Atopic Dermatitis with Associated Conditions: Atopic dermatitis can sometimes be associated with ichthyosis-like skin changes. Recurrent epistaxis could be related to allergic rhinitis or other atopic conditions that often coexist with atopic dermatitis.
Keratosis Pilaris and Allergic Rhinitis: Keratosis pilaris can present with ichthyosis-like skin changes. When combined with allergic rhinitis, which can cause recurrent epistaxis, this could be a plausible diagnosis.

Wegener's Granulomatosis (Granulomatosis with Polyangiitis, GPA): Although less common, GPA can cause recurrent epistaxis due to nasal granulomas and vasculitis. Skin manifestations can sometimes resemble ichthyosis. Missing this diagnosis could be fatal due to the potential for severe organ involvement.

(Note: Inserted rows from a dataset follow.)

<file path="src/cache_sim_settings.svh">
`ifndef CACHE_SIM_SETTINGS_SVH
`define CACHE_SIM_SETTINGS_SVH

//////////////////////////////////////////////////////////////////////
// Access format
//////////////////////////////////////////////////////////////////////

// Byte address of one access
`define CACHE_ADDR_W 48

// Offset bits inside a block, 64-byte blocks
`define CACHE_BLOCK_BITS 6

//////////////////////////////////////////////////////////////////////
// Level geometry
//////////////////////////////////////////////////////////////////////

// L1 is 2 KiB, 8 ways of 4 sets
`define CACHE_L1_WAYS 8
`define CACHE_L1_SET_BITS 2

// L2 is 16 KiB, 4 ways of 64 sets
`define CACHE_L2_WAYS 4
`define CACHE_L2_SET_BITS 6

//////////////////////////////////////////////////////////////////////
// Statistics
//////////////////////////////////////////////////////////////////////

// Width of every statistics counter, wraps at the top
`define CACHE_CNT_W 12

`endif

</file>
<file path="src/cache_sim_pkg.sv">
`include "cache_sim_settings.svh"

package cache_sim_pkg;

  // Access opcode
  typedef enum logic {
    OP_READ  = 1'b0,
    OP_WRITE = 1'b1
  } op_e;

  // Replacement order inside a set
  typedef enum logic {
    REPL_FIFO = 1'b0,
    REPL_LRU  = 1'b1
  } repl_e;

  // Write counting rule toward L2
  typedef enum logic {
    WP_THROUGH = 1'b0,
    WP_BACK    = 1'b1
  } wpol_e;

  // Controller sequence, one access at a time
  typedef enum logic [1:0] {
    ST_IDLE   = 2'd0,
    ST_LOOKUP = 2'd1,
    ST_UPDATE = 2'd2,
    ST_DONE   = 2'd3
  } ctrl_state_e;

  // Unsigned statistics value
  typedef logic [`CACHE_CNT_W-1:0] count_t;

endpackage

</file>
<file path="src/stat_counters.sv">
`timescale 1ns/100ps

module stat_counters
  import cache_sim_pkg::*;
(
  input  logic clk,
  input  logic reset,
  input  logic inc_l1_read,
  input  logic inc_l1_hit,
  input  logic inc_l1_miss,
  input  logic inc_l1_write,
  input  logic inc_l2_read,
  input  logic inc_l2_hit,
  input  logic inc_l2_miss,
  input  logic inc_l2_write,
  output count_t l1_reads,
  output count_t l1_hits,
  output count_t l1_misses,
  output count_t l1_writes,
  output count_t l2_reads,
  output count_t l2_hits,
  output count_t l2_misses,
  output count_t l2_writes
);

  localparam int N_CNT = 8;

  // Strobes gathered, L1 in the low half
  logic [N_CNT-1:0] inc;
  count_t cnt [N_CNT];

  assign inc = {inc_l2_write, inc_l2_miss, inc_l2_hit, inc_l2_read,
                inc_l1_write, inc_l1_miss, inc_l1_hit, inc_l1_read};

  // Each counter wraps at its width
  always_ff @(posedge clk) begin
    if (reset) begin
      for (int i = 0; i < N_CNT; i++) begin
        cnt[i] <= '0;
      end
    end else begin
      for (int i = 0; i < N_CNT; i++) begin
        if (inc[i]) begin
          cnt[i] <= cnt[i] + 1'b1;
        end
      end
    end
  end

  assign l1_reads  = cnt[0];
  assign l1_hits   = cnt[1];
  assign l1_misses = cnt[2];
  assign l1_writes = cnt[3];
  assign l2_reads  = cnt[4];
  assign l2_hits   = cnt[5];
  assign l2_misses = cnt[6];
  assign l2_writes = cnt[7];

endmodule

</file>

Sjögren's Syndrome: This autoimmune disorder can cause dry skin (potentially resembling ichthyosis) and is associated with an increased risk of lymphoma. Recurrent epistaxis could be a feature of associated nasal dryness or vasculitis.

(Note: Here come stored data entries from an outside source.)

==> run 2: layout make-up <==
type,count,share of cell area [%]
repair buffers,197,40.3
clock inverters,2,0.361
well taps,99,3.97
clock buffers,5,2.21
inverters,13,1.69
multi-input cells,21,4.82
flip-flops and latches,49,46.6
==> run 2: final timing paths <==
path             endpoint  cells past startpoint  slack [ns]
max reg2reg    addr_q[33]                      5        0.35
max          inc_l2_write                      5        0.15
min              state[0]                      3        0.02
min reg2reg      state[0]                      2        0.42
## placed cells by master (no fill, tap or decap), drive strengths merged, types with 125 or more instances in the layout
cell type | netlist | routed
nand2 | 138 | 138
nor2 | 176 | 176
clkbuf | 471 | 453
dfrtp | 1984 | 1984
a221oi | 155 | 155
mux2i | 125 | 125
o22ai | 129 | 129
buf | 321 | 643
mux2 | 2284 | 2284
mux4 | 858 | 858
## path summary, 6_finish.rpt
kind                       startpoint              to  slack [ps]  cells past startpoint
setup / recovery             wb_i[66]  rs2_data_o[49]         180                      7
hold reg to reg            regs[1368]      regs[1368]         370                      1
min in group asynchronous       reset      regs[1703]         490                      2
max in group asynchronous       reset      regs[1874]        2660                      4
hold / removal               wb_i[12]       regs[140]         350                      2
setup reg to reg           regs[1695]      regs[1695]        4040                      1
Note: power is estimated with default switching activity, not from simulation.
==> config.mk <==
export PLATFORM = sky130hd
export DESIGN_NAME = rv_lsu
export DESIGN_NICKNAME = d
export VERILOG_FILES = /design/src/rtl/rv_pkg.sv /design/src/rtl/rv_lsu.sv
export SDC_FILE = /design/constraint.sdc
export NUM_CORES = 1
export LEC_CHECK = 0
export BUFFER_PORTS_ARGS = -buffer_cell sky130_fd_sc_hd__buf_2
export CAP_MARGIN = 25
export CORE_AREA = 2 2 185 187
export DETAILED_ROUTE_END_ITERATION = 8
export DIE_AREA = 0 0 187 189
export GPL_TIMING_DRIVEN = 0
export PLACE_DENSITY_LB_ADDON = 0.15
export SYNTH_ARGS = -nofsm -noshare
export SYNTH_HDL_FRONTEND = slang
export SYNTH_SLANG_ARGS = --single-unit
export TNS_END_PERCENT = 50
==> constraint.sdc <==
create_clock -name vclk -period 0.8
set_input_delay 0.04 -clock vclk [all_inputs]
set_output_delay 0.04 -clock vclk [all_outputs]
set_load 0.02 [all_outputs]
==> src/rtl/rv_pkg.sv <==
`default_nettype none

package rv_pkg;

    localparam int xlen = 64;

    typedef logic [xlen-1:0] word_t;
    typedef logic [31:0]     inst_t;
    typedef logic [4:0]      reg_idx_t;

    // Major opcodes of the supported RV64I subset
    localparam logic [6:0] op_lui    = 7'b0110111;
    localparam logic [6:0] op_auipc  = 7'b0010111;
    localparam logic [6:0] op_jal    = 7'b1101111;
    localparam logic [6:0] op_jalr   = 7'b1100111;
    localparam logic [6:0] op_branch = 7'b1100011;
    localparam logic [6:0] op_load   = 7'b0000011;
    localparam logic [6:0] op_store  = 7'b0100011;
    localparam logic [6:0] op_imm    = 7'b0010011;
    localparam logic [6:0] op_reg    = 7'b0110011;

    typedef enum logic [3:0] {
        alu_add, alu_sub, alu_sll, alu_slt, alu_sltu, alu_xor,
        alu_srl, alu_sra, alu_or, alu_and, alu_pass_b
    } alu_op_t;

    typedef enum logic [1:0] {
        mem_none, mem_load, mem_store
    } mem_op_t;

    typedef struct packed {
        word_t pc;
        inst_t inst;
    } fetch_t;

    typedef struct packed {
        word_t    pc;
        word_t    rs1_val;
        word_t    rs2_val;
        word_t    imm;
        reg_idx_t rd;
        alu_op_t  alu_op;
        logic     use_imm;   // Operand b is the immediate
        logic     use_pc;    // Operand a is the pc
        logic     is_branch;
        logic     is_jal;
        logic     is_jalr;
        logic     reg_write;
        logic [2:0] funct3;
        mem_op_t  mem_op;
    } decode_t;

    typedef struct packed {
        reg_idx_t rd;
        logic     reg_write;
        word_t    value;      // ALU result or link address
        mem_op_t  mem_op;
        word_t    mem_addr;
        word_t    store_data;
        logic     is_double;  // LD/SD, otherwise LW/SW
    } ex_result_t;

    typedef struct packed {
        logic     valid;
        reg_idx_t rd;
        word_t    value;
    } wb_t;

    typedef struct packed {
        logic  taken;
        word_t target;
    } redirect_t;

endpackage

`default_nettype wire

==> src/rtl/rv_lsu.sv <==
`timescale 1ns/1ps
`default_nettype none

module rv_lsu (
    input  wire rv_pkg::ex_result_t result_i,
    output logic                    wb_cyc_o,
    output logic                    wb_stb_o,
    output logic                    wb_we_o,
    output rv_pkg::word_t           wb_adr_o,
    output rv_pkg::word_t           wb_dat_o,
    output logic [7:0]              wb_sel_o,
    input  wire rv_pkg::word_t      wb_dat_i,
    input  wire                     wb_ack_i,
    output rv_pkg::wb_t             wb_o,
    output logic                    stall_o
);

    logic          mem_access;
    logic          upper;        // Word sits in bytes 7..4
    logic [31:0]   load_half;
    rv_pkg::word_t load_data;

    assign mem_access = result_i.mem_op != rv_pkg::mem_none;
    assign upper      = result_i.mem_addr[2];

    // Request held stable by the stalled pipeline until ack
    assign wb_cyc_o = mem_access;
    assign wb_stb_o = mem_access;
    assign wb_we_o  = result_i.mem_op == rv_pkg::mem_store;
    assign wb_adr_o = {result_i.mem_addr[rv_pkg::xlen-1:3], 3'b000};

    always_comb begin
        if (result_i.is_double) begin
            wb_sel_o = 8'hFF;
            wb_dat_o = result_i.store_data;
        end else if (upper) begin
            wb_sel_o = 8'hF0;
            wb_dat_o = {result_i.store_data[31:0], 32'b0};
        end else begin
            wb_sel_o = 8'h0F;
            wb_dat_o = {32'b0, result_i.store_data[31:0]};
        end
    end

    assign load_half = upper ? wb_dat_i[63:32] : wb_dat_i[31:0];
    assign load_data = result_i.is_double ? wb_dat_i : {{32{load_half[31]}}, load_half};

    // Loads retire in the ack cycle, ALU ops straight away
    assign wb_o.valid = result_i.reg_write &&
                        (!mem_access || (result_i.mem_op == rv_pkg::mem_load && wb_ack_i));
    assign wb_o.rd    = result_i.rd;
    assign wb_o.value = mem_access ? load_data : result_i.value;

    assign stall_o = mem_access && !wb_ack_i;

endmodule

`default_nettype wire

==> results.py <==
metrics = {
    "outcome": {
        "status": "finished, violations left",
        "violations": "negative setup slack",
    },
    "drt": {
        "wl_um": 23100,
        "num_vias": 4462,
        "drc": 0,
        "vias_per_cell": 3.45,
        "dr.first_iter.drc_count": 46,
        "firstDrtPassIters": 4,
        "ant_nets": 0,
        "avgRoutedWirePerCell_um": 17.9,
    },
    "worst_setup_path": {
        "end_kind": "output pin",
        "crit_type": "in2out",
        "cp-startpoint": "result_i[67]",
        "worstPathRequired_ns": 0.76,
        "worstPathMaxFanout": 6,
        "cp-endpoint": "wb_o[43]",
        "critPathArrivalTime_ns": 1.19,
        "worstSetupStartpointType": "input port",
    },
    "power": {
        "total_power_mw": 5.68,
        "max-vdd-ir-drop_mv": 0.213,
        "p_per_area_mw_per_mm2": 768,
        "p_leak_nw": 3.67,
    },
    "synthesis": {
        "yosys-top-cells-count": "95 x nand2_1, 82 x buf_4, 64 x nor2_1",
        "yosysSeqAreaShare": 0,
        "synthTopCellsByArea": "buf_4 26%, nand2_1 15%, a22o_1 12%",
        "syn_area_mm2": 0.00233,
        "synth-simple-area-share": 0.362,
        "synth_fa_ha_area_frac": 0,
        "avgSynthCellArea_um2": 5.69,
        "synthCells": 410,
        "yosysTopAreaCell": "buf_4",
        "synthMuxAreaShare": 0.00859,
        "synth_xor_area_frac": 0,
        "synth_compound_area_frac": 0.281,
        "yosysTopAreaCellShare": 0.264,
        "synth_top_family_by_area": "simple AND/OR/NAND/NOR gates",
        "yosys_warnings": 0,
        "synth.distinct_cells": 20,
        "synth_most_common_cell": "nand2_1",
    },
    "global_route": {
        "overflow": 0,
        "grt_pass1_vias": 4608,
        "antenna_found_initial": 1,
        "grt_pass1_wl_um": 30400,
        "grt_max_degree": 14,
        "grt_use_total": 0.115,
    },
    "final_layout": {
        "final_nets": 1114,
        "final-seq-area_um2": 0,
        "area_growth_pct": 218,
        "drive_above_1_share": 0.831,
        "post-route-util": 0.222,
        "flops_and_latches": 0,
        "final_cells": 1294,
        "diodes": 0,
        "n_clock_buffer": 0,
    },
    "timing": {
        "finalCritPeriodShare": 1.54,
        "fin_ws_ns": -0.435,
        "hold_viol": 0,
        "rsz0062_at_grt": "yes",
        "min_period_ns": 1.23,
        "maxSlewViolCount": 0,
        "max_freq_ghz": 0.810,
        "setup_viol_count_final": 138,
    },
    "hold_path": {
        "hold_class": "in2out",
        "min_from": "result_i[73]",
    },
    "floorplan": {
        "start_util": 0.0700,
        "die_area_mm2": 0.0353,
        "rows": 67,
        "chipHeight_um": 189,
        "die_x_um": 187,
        "io-pin-count": 476,
        "core-area_mm2": 0.0333,
    },
    "placement": {
        "place_inst": 1265,
        "dp_hpwl_um": 18300,
        "portBuffers": 405,
        "gp_congestion": 0.719,
    },
    "run": {
        "cap_violations": 0,
    },
}
==> power breakdown <==
| part | internal, mW | switching [mW] | leakage (nW) |
|---|---|---|---|
| clock network | 0 | 0 | 0 |
| logic | 2.84 | 2.84 | 3.67 |
| registers | 0 | 0 | 0 |
### src/rtl/rv_pkg.sv
`default_nettype none

package rv_pkg;

    localparam int xlen = 64;

    typedef logic [xlen-1:0] word_t;
    typedef logic [31:0]     inst_t;
    typedef logic [4:0]      reg_idx_t;

    // Major opcodes of the supported RV64I subset
    localparam logic [6:0] op_lui    = 7'b0110111;
    localparam logic [6:0] op_auipc  = 7'b0010111;
    localparam logic [6:0] op_jal    = 7'b1101111;
    localparam logic [6:0] op_jalr   = 7'b1100111;
    localparam logic [6:0] op_branch = 7'b1100011;
    localparam logic [6:0] op_load   = 7'b0000011;
    localparam logic [6:0] op_store  = 7'b0100011;
    localparam logic [6:0] op_imm    = 7'b0010011;
    localparam logic [6:0] op_reg    = 7'b0110011;

    typedef enum logic [3:0] {
        alu_add, alu_sub, alu_sll, alu_slt, alu_sltu, alu_xor,
        alu_srl, alu_sra, alu_or, alu_and, alu_pass_b
    } alu_op_t;

    typedef enum logic [1:0] {
        mem_none, mem_load, mem_store
    } mem_op_t;

    typedef struct packed {
        word_t pc;
        inst_t inst;
    } fetch_t;

    typedef struct packed {
        word_t    pc;
        word_t    rs1_val;
        word_t    rs2_val;
        word_t    imm;
        reg_idx_t rd;
        alu_op_t  alu_op;
        logic     use_imm;   // Operand b is the immediate
        logic     use_pc;    // Operand a is the pc
        logic     is_branch;
        logic     is_jal;
        logic     is_jalr;
        logic     reg_write;
        logic [2:0] funct3;
        mem_op_t  mem_op;
    } decode_t;

    typedef struct packed {
        reg_idx_t rd;
        logic     reg_write;
        word_t    value;      // ALU result or link address
        mem_op_t  mem_op;
        word_t    mem_addr;
        word_t    store_data;
        logic     is_double;  // LD/SD, otherwise LW/SW
    } ex_result_t;

    typedef struct packed {
        logic     valid;
        reg_idx_t rd;
        word_t    value;
    } wb_t;

    typedef struct packed {
        logic  taken;
        word_t target;
    } redirect_t;

endpackage

`default_nettype wire

### src/rtl/rv_decode.sv
`timescale 1ns/1ps
`default_nettype none

module rv_decode (
    input  wire                 valid_i,
    input  wire rv_pkg::fetch_t fetch_i,
    output rv_pkg::reg_idx_t    rs1_idx_o,
    output rv_pkg::reg_idx_t    rs2_idx_o,
    input  wire rv_pkg::word_t  rs1_data_i,
    input  wire rv_pkg::word_t  rs2_data_i,
    output logic                valid_o,
    output rv_pkg::decode_t     decode_o
);

    rv_pkg::inst_t    inst;
    logic [6:0]       opcode;
    logic [2:0]       funct3;
    rv_pkg::reg_idx_t rd;
    rv_pkg::word_t    imm_i;
    rv_pkg::word_t    imm_s;
    rv_pkg::word_t    imm_b;
    rv_pkg::word_t    imm_u;
    rv_pkg::word_t    imm_j;

    // Alt selects sub and sra, taken from funct7 bit 5
    function automatic rv_pkg::alu_op_t alu_sel(input logic [2:0] f3, input logic alt);
        case (f3)
            3'b000:  return alt ? rv_pkg::alu_sub : rv_pkg::alu_add;
            3'b001:  return rv_pkg::alu_sll;
            3'b010:  return rv_pkg::alu_slt;
            3'b011:  return rv_pkg::alu_sltu;
            3'b100:  return rv_pkg::alu_xor;
            3'b101:  return alt ? rv_pkg::alu_sra : rv_pkg::alu_srl;
            3'b110:  return rv_pkg::alu_or;
            default: return rv_pkg::alu_and;
        endcase
    endfunction

    assign inst   = fetch_i.inst;
    assign opcode = inst[6:0];
    assign funct3 = inst[14:12];
    assign rd     = inst[11:7];

    assign imm_i = {{52{inst[31]}}, inst[31:20]};
    assign imm_s = {{52{inst[31]}}, inst[31:25], inst[11:7]};
    assign imm_b = {{52{inst[31]}}, inst[7], inst[30:25], inst[11:8], 1'b0};
    assign imm_u = {{32{inst[31]}}, inst[31:12], 12'b0};
    assign imm_j = {{44{inst[31]}}, inst[19:12], inst[20], inst[30:21], 1'b0};

    assign rs1_idx_o = inst[19:15];
    assign rs2_idx_o = inst[24:20];
    assign valid_o   = valid_i;

    always_comb begin
        decode_o         = '0;   // Unknown opcodes fall through as no-ops
        decode_o.pc      = fetch_i.pc;
        decode_o.rs1_val = rs1_data_i;
        decode_o.rs2_val = rs2_data_i;
        decode_o.rd      = rd;
        decode_o.funct3  = funct3;
        decode_o.alu_op  = rv_pkg::alu_add;
        decode_o.mem_op  = rv_pkg::mem_none;
        case (opcode)
            rv_pkg::op_lui: begin
                decode_o.imm       = imm_u;
                decode_o.use_imm   = 1'b1;
                decode_o.alu_op    = rv_pkg::alu_pass_b;
                decode_o.reg_write = 1'b1;
            end
            rv_pkg::op_auipc: begin
                decode_o.imm       = imm_u;
                decode_o.use_imm   = 1'b1;
                decode_o.use_pc    = 1'b1;
                decode_o.reg_write = 1'b1;
            end
            rv_pkg::op_jal: begin
                decode_o.imm       = imm_j;
                decode_o.is_jal    = 1'b1;
                decode_o.reg_write = 1'b1;
            end
            rv_pkg::op_jalr: begin
                decode_o.imm       = imm_i;
                decode_o.is_jalr   = 1'b1;
                decode_o.reg_write = 1'b1;
            end
            rv_pkg::op_branch: begin
                decode_o.imm       = imm_b;
                decode_o.is_branch = 1'b1;
            end
            rv_pkg::op_load: begin
                decode_o.imm       = imm_i;
                decode_o.use_imm   = 1'b1;
                decode_o.mem_op    = rv_pkg::mem_load;
                decode_o.reg_write = 1'b1;
            end
            rv_pkg::op_store: begin
                decode_o.imm     = imm_s;
                decode_o.use_imm = 1'b1;
                decode_o.mem_op  = rv_pkg::mem_store;
            end
            rv_pkg::op_imm: begin
                decode_o.imm       = imm_i;   // Shamt sits in imm[5:0]
                decode_o.use_imm   = 1'b1;
                decode_o.alu_op    = alu_sel(funct3, (funct3 == 3'b101) && inst[30]);
                decode_o.reg_write = 1'b1;
            end
            rv_pkg::op_reg: begin
                decode_o.alu_op    = alu_sel(funct3, inst[30]);
                decode_o.reg_write = 1'b1;
            end
            default: ;
        endcase
        if (rd == '0)
            decode_o.reg_write = 1'b0;   // x0 stays zero
    end

endmodule

`default_nettype wire

### config.mk
export PLATFORM = sky130hd
export DESIGN_NAME = rv_decode
export DESIGN_NICKNAME = d
export VERILOG_FILES = /design/src/rtl/rv_pkg.sv /design/src/rtl/rv_decode.sv
export SDC_FILE = /design/constraint.sdc
export NUM_CORES = 1
export LEC_CHECK = 0
export ABC_AREA = 1
export BUFFER_PORTS_ARGS = -buffer_cell sky130_fd_sc_hd__clkbuf_2
export CAP_MARGIN = 20
export CORE_AREA = 2 2 197 199
export DETAILED_ROUTE_END_ITERATION = 6
export DIE_AREA = 0 0 199 201
export PLACE_DENSITY = 0.43
export RECOVER_POWER = 50
export SYNTH_ARGS = -nofsm -noshare
export SYNTH_HDL_FRONTEND = slang
export SYNTH_SLANG_ARGS = --single-unit
### constraint.sdc
create_clock -name vclk -period 2.7
set_input_delay 0.54 -clock vclk [all_inputs]
set_output_delay 0.54 -clock vclk [all_outputs]
set_load 0.02 [all_outputs]
==> results of run 1 <==
[per-layer routing]
metal  track usage (%)  vias up  share of wire (%)
li1                  -      734                  -
met1              4.82      721                 31
met2              8.39      240                 44
met3              3.26      115                 16
met4              4.02        0                8.8
met5                 0        -                  0
[synth_stat cells (all sizes together)]
library cell,instances
a21oi,11
buf,247
clkbuf,1
inv,21
nand2,45
nand3,33
nor2,21
nor3,2
nor3b,2
o211ai,2
o21ai,3
or2,1
[kinds of logic after synthesis]
group                  Yosys count
buffers and inverters          269
and+or+nand+nor                104
AOI/OAI and AO/OA               16
[stage by stage]
| step | power [mW] | setup slack (ns) |
|---|---|---|
| 4_1_cts | 0.190 | 0.124 |
| 2_1_floorplan | 0.539 | 0.242 |
| 6_report | 0.182 | 0.163 |
| 3_3_place_gp | 0.188 | 0.136 |
| 5_1_grt | 0.202 | 0.0347 |
| 3_5_place_dp | 0.189 | 0.130 |
[how the worst max path moves through the flow]
stage	from	endpoint	slack (ns)	depth (start not counted)
floorplan	fetch_i[1]	decode_o[52]	0.24	8
global placement	fetch_i[1]	decode_o[41]	0.14	9
detailed placement	fetch_i[1]	decode_o[41]	0.13	9
CTS	fetch_i[1]	decode_o[41]	0.12	9
global route	fetch_i[3]	decode_o[41]	0.03	10
finish	fetch_i[1]	decode_o[41]	0.16	9
[area by class of cell]
class,instances,area (um2),area share [%]
Multi-Input combinational cell,120,554,28.0
Inverter,21,78.8,3.99
Timing Repair Buffer,133,696,35.2
Tap cell,518,648,32.8
[worst max-delay path, cell delays in order]
cell      delay [ns]
clkbuf_2        0.09
nand2_2         0.11
inv_1           0.07
nand3_1         0.27
nand3_1         0.14
nand2_2         0.10
buf_4           0.25
nand3_1         0.21
clkbuf_2        0.21
[power by group through the flow]
stage               sequential [mW]  clock [mW]  combinational (mW)
floorplan                         0           0               0.539
global placement                  0           0               0.188
detailed placement                0           0               0.189
CTS                               0           0               0.190
global route                      0           0               0.202
finish                            0           0               0.182
===== config.mk =====
export PLATFORM = sky130hd
export DESIGN_NAME = rv_fetch
export DESIGN_NICKNAME = d
export VERILOG_FILES = /design/src/rtl/rv_pkg.sv /design/src/rtl/rv_fetch.sv
export SDC_FILE = /design/constraint.sdc
export NUM_CORES = 1
export LEC_CHECK = 0
export ABC_AREA = 1
export BUFFER_PORTS_ARGS = -buffer_cell sky130_fd_sc_hd__buf_2
export CORE_ASPECT_RATIO = 1.5
export CORE_MARGIN = 2
export CORE_UTILIZATION = 53
export CTS_BUF_LIST = sky130_fd_sc_hd__clkbuf_8
export CTS_CLUSTER_SIZE = 14
export DETAILED_ROUTE_END_ITERATION = 10
export GPL_TIMING_DRIVEN = 0
export PLACE_DENSITY_LB_ADDON = 0.05
export SYNTH_ARGS = -nofsm -noshare
export SYNTH_HDL_FRONTEND = slang
export SYNTH_SLANG_ARGS = --single-unit

===== constraint.sdc =====
create_clock -name clk -period 4.1 [get_ports clk]
set_clock_uncertainty 0.2 [all_clocks]
set_input_delay 0.615 -clock clk [delete_from_list [all_inputs] [get_ports clk]]
set_output_delay 0.615 -clock clk [all_outputs]
set_load 0.01 [all_outputs]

Netherton Syndrome: A rare genetic disorder characterized by ichthyosis, atopic manifestations, and an increased susceptibility to atopic diseases. While not directly associated with recurrent epistaxis, the atopic component could indirectly contribute to this symptom.
Fabry Disease: A lysosomal storage disorder that can cause skin manifestations (including angiokeratomas that might resemble ichthyosis in some cases) and vascular dysfunction leading to potential epistaxis. It's a rare condition but should be considered in the differential due to its systemic implications.